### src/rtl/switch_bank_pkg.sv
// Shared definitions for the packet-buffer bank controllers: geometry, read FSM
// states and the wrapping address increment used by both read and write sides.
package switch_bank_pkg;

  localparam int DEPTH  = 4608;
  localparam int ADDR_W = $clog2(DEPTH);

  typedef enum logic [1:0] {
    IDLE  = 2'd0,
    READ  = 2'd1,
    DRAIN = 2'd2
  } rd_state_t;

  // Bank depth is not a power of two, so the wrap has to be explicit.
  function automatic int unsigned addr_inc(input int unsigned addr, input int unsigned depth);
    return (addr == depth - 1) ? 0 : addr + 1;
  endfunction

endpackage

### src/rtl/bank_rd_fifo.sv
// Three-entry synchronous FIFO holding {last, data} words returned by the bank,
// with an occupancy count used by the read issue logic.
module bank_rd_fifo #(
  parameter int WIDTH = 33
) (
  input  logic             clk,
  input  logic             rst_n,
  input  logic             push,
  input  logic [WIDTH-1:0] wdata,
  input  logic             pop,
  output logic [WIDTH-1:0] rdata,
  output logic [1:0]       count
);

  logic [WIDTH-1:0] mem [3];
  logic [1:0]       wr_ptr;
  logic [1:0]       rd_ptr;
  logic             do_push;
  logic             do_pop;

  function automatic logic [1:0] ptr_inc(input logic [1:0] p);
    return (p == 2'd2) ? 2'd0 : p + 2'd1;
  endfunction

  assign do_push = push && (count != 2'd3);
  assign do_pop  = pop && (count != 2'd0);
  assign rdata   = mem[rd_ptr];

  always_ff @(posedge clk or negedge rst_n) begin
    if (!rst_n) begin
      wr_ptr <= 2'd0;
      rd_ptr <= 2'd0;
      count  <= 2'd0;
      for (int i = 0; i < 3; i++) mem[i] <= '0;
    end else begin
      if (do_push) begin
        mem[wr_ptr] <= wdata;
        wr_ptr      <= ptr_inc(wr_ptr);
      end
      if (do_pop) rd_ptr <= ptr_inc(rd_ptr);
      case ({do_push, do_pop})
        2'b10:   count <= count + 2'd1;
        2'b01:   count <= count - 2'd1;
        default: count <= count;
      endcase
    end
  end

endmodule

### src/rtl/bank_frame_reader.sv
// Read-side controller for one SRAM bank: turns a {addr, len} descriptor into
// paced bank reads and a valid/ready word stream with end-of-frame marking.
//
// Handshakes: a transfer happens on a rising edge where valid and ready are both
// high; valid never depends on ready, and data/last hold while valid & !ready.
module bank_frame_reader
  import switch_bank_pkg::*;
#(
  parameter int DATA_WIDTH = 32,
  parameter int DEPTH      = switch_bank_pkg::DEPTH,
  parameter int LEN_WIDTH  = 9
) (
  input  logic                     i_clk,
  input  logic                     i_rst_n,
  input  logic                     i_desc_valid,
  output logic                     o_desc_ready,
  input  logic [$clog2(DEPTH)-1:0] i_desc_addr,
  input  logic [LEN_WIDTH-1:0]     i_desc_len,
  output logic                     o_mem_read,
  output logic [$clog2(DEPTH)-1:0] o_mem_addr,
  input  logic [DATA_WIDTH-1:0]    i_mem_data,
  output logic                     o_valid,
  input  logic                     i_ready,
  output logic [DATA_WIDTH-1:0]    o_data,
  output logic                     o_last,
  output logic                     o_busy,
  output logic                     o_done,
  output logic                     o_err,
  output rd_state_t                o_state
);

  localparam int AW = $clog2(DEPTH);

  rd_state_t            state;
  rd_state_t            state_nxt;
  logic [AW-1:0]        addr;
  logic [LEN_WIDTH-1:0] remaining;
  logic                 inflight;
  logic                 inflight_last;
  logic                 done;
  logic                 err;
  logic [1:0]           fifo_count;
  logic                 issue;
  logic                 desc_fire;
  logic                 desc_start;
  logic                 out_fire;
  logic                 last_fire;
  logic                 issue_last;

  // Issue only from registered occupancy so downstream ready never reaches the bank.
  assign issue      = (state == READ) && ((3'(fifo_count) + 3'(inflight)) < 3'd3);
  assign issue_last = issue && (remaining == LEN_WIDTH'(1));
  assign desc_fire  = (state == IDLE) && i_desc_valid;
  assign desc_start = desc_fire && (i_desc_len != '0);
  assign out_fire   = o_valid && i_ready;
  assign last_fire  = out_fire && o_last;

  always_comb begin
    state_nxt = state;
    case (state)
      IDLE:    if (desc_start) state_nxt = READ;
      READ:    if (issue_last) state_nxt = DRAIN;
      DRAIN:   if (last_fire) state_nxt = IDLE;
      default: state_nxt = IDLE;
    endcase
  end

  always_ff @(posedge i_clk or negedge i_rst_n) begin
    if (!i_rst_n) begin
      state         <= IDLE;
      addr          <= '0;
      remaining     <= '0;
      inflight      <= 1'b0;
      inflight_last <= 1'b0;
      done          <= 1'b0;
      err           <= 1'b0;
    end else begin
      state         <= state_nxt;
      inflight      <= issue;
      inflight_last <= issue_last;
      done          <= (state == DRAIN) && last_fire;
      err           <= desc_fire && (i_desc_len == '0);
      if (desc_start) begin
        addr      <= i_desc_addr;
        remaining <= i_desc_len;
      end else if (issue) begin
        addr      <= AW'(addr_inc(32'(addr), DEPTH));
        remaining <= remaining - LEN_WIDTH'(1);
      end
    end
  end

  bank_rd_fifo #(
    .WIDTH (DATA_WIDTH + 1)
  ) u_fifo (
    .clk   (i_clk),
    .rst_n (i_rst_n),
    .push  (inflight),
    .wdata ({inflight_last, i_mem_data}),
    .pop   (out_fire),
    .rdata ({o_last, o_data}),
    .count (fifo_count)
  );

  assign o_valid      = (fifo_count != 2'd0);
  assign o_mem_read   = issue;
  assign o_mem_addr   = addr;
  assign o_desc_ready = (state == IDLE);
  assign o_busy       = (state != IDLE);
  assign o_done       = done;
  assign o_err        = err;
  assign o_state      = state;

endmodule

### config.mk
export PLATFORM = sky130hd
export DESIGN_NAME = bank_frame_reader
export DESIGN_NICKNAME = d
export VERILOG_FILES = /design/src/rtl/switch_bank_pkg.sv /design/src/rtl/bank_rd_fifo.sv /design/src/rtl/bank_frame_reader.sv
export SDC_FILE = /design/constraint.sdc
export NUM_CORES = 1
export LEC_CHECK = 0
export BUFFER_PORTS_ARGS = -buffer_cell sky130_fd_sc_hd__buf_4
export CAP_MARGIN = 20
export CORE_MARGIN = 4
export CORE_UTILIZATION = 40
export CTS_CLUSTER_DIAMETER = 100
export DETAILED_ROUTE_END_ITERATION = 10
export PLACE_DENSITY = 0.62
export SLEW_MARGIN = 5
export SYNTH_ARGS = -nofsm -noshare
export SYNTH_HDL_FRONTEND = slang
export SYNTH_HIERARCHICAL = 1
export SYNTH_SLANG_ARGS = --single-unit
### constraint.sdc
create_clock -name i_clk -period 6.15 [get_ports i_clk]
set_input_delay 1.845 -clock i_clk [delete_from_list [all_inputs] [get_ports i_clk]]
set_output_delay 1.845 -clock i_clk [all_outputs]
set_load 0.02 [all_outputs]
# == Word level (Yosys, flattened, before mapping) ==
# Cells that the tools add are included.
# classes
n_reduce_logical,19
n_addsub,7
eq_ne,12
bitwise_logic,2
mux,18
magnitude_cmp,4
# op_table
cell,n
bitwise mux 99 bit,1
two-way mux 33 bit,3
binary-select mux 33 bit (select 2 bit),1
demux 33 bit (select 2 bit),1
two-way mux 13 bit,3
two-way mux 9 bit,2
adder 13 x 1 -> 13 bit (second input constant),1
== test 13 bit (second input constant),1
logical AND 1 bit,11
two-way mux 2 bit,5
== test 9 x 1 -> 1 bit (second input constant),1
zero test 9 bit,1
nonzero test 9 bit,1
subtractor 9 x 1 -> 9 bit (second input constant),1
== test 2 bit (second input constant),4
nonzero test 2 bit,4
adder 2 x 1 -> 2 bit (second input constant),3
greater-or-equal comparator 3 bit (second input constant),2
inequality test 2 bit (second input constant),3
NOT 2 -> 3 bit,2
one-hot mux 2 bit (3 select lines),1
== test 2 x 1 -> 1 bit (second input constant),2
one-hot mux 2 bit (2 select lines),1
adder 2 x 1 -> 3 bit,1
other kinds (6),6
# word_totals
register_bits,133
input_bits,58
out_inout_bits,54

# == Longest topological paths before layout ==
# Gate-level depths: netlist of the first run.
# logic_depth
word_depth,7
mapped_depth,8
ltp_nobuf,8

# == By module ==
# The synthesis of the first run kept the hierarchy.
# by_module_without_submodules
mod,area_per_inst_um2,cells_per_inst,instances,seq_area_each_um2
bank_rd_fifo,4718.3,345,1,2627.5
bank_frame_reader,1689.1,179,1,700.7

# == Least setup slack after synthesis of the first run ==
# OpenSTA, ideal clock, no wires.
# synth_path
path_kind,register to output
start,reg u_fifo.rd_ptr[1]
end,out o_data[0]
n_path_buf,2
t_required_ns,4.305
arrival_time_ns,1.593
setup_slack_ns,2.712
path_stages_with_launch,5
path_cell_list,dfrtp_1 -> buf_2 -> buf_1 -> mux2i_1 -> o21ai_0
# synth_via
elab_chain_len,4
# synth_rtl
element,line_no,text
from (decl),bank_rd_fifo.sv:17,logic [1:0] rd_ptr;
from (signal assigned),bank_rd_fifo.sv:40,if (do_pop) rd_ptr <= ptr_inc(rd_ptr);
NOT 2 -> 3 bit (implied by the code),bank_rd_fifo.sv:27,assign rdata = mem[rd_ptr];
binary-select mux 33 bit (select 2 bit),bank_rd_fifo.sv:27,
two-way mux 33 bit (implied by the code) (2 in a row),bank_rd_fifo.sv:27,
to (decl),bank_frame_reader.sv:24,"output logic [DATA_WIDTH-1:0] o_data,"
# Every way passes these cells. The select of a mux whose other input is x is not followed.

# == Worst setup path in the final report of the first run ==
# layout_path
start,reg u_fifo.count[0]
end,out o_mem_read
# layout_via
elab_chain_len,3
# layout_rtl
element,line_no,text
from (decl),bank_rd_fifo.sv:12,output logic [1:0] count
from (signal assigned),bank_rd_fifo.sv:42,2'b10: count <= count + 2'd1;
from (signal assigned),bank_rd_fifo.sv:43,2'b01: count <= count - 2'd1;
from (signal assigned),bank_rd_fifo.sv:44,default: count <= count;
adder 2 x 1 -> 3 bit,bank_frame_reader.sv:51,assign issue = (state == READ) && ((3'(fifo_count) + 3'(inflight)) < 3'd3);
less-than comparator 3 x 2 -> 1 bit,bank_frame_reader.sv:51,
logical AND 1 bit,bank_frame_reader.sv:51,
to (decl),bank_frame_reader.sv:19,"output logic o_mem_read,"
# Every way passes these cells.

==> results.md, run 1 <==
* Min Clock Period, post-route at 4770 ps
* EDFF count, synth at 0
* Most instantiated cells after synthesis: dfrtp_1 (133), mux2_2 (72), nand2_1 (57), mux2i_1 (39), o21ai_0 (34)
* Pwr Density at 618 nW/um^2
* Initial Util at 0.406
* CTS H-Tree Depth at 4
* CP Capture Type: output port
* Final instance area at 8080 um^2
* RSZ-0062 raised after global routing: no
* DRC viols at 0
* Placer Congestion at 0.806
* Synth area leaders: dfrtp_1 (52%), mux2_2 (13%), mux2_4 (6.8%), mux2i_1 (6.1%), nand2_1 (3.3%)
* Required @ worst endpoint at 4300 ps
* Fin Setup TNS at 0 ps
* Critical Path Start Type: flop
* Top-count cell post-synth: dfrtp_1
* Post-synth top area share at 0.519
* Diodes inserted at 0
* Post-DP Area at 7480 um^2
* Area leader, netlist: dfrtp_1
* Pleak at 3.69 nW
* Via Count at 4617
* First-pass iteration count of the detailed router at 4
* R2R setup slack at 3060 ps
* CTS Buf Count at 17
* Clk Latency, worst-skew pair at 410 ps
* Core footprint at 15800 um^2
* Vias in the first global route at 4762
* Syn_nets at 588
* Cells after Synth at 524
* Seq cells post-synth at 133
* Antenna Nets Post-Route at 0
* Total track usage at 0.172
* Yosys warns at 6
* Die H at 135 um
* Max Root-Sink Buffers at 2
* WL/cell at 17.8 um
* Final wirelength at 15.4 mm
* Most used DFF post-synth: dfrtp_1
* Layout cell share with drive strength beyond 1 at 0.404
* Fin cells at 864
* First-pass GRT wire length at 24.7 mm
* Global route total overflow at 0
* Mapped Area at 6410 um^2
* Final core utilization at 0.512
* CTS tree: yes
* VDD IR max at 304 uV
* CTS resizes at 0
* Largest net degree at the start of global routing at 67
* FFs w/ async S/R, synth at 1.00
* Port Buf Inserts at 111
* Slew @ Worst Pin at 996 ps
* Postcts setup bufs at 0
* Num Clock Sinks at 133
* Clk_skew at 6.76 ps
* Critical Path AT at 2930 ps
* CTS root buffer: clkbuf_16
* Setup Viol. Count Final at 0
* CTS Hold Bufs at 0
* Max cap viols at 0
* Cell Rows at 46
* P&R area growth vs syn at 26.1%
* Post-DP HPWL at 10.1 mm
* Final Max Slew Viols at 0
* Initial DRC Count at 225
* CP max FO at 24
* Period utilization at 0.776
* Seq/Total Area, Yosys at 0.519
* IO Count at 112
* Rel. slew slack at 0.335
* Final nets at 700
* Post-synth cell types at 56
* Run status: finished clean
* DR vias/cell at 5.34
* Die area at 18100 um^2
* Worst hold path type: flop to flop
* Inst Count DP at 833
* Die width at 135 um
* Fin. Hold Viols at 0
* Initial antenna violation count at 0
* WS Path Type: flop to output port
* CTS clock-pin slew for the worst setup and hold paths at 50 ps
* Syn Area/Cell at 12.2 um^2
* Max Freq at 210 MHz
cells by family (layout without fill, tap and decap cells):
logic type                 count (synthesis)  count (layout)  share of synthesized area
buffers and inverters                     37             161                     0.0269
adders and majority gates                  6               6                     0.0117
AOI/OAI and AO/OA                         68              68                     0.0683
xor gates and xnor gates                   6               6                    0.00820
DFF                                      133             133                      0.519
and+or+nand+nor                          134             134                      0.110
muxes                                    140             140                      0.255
********************
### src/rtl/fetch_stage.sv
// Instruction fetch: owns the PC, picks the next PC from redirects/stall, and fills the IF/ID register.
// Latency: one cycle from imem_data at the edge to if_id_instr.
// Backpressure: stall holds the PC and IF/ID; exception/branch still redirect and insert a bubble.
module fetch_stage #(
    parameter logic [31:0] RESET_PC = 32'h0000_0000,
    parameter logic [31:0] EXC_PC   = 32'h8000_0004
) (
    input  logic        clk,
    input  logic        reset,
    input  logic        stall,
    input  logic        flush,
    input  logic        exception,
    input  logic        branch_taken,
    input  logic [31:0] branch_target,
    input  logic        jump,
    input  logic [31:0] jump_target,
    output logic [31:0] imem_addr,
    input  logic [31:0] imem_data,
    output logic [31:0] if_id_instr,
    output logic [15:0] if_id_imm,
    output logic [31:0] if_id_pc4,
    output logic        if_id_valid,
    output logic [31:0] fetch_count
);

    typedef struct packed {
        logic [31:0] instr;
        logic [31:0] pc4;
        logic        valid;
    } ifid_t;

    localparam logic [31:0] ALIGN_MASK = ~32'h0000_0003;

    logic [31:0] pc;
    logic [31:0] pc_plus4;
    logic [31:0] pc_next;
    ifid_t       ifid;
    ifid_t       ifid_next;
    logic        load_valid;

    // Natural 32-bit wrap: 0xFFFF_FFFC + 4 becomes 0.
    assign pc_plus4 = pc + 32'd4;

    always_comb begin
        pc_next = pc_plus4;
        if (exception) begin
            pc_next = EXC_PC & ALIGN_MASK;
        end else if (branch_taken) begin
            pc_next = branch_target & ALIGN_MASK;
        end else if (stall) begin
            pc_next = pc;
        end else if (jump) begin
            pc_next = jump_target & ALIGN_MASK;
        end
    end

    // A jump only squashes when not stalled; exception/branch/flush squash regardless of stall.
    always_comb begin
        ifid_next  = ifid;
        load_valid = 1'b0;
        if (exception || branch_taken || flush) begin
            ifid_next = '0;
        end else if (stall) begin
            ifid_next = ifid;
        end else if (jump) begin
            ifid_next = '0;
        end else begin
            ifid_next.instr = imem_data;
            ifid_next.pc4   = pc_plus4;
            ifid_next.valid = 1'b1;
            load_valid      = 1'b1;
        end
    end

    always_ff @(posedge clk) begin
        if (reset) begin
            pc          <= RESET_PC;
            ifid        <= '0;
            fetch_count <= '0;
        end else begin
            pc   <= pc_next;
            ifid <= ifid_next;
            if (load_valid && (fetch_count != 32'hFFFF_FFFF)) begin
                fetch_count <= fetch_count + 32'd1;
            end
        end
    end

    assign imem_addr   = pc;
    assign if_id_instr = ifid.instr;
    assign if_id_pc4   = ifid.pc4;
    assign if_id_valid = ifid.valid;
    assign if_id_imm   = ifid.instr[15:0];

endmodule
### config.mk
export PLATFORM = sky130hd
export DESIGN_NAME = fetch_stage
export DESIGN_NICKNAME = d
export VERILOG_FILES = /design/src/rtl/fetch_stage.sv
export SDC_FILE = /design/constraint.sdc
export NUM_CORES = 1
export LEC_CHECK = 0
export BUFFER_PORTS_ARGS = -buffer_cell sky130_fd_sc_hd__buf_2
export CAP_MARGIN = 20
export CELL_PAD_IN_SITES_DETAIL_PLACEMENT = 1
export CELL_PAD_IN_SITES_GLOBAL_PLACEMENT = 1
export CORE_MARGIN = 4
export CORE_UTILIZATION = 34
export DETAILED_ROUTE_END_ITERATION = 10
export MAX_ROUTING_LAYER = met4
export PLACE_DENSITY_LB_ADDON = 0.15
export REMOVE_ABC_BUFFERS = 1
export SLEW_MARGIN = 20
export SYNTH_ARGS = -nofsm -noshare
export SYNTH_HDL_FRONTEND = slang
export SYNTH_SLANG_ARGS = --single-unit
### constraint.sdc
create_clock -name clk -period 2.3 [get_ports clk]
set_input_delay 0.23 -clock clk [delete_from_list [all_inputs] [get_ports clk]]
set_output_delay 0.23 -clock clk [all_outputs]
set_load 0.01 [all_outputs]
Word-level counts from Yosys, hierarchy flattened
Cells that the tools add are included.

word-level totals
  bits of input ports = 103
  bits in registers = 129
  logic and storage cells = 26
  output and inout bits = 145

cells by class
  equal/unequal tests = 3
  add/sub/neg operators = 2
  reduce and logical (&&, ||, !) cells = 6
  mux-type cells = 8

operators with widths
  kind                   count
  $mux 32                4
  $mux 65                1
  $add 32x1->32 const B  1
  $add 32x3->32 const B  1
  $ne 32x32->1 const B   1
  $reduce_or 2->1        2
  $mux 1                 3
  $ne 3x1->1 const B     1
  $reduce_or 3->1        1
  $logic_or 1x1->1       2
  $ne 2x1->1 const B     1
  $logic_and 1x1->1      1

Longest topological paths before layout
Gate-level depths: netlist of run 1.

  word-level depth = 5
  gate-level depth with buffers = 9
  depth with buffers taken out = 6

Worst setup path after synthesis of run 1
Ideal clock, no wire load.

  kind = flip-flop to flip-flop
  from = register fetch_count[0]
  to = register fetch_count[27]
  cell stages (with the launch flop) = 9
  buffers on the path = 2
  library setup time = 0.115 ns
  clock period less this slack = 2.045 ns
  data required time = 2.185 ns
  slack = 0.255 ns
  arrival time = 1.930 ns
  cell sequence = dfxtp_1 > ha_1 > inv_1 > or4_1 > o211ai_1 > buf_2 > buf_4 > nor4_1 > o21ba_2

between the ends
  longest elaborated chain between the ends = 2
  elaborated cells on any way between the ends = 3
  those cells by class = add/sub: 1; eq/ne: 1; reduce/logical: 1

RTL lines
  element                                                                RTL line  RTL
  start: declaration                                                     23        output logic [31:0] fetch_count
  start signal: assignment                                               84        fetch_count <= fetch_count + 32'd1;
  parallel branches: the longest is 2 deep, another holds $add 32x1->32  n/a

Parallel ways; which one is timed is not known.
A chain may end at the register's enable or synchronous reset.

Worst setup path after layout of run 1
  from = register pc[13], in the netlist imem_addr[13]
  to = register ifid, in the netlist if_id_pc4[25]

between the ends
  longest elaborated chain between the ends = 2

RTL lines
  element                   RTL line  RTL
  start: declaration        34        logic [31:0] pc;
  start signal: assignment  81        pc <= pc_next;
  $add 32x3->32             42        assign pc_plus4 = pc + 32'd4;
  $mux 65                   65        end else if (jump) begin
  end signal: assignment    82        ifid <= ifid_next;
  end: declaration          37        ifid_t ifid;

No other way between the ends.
********************
THE PROBLEM
Lines of the listing above that hold the string "before" should each be copied.

PROBLEM SOLUTION
# == Word level (Yosys, flattened, before mapping) ==
# == Longest topological paths before layout ==
Longest topological paths before layout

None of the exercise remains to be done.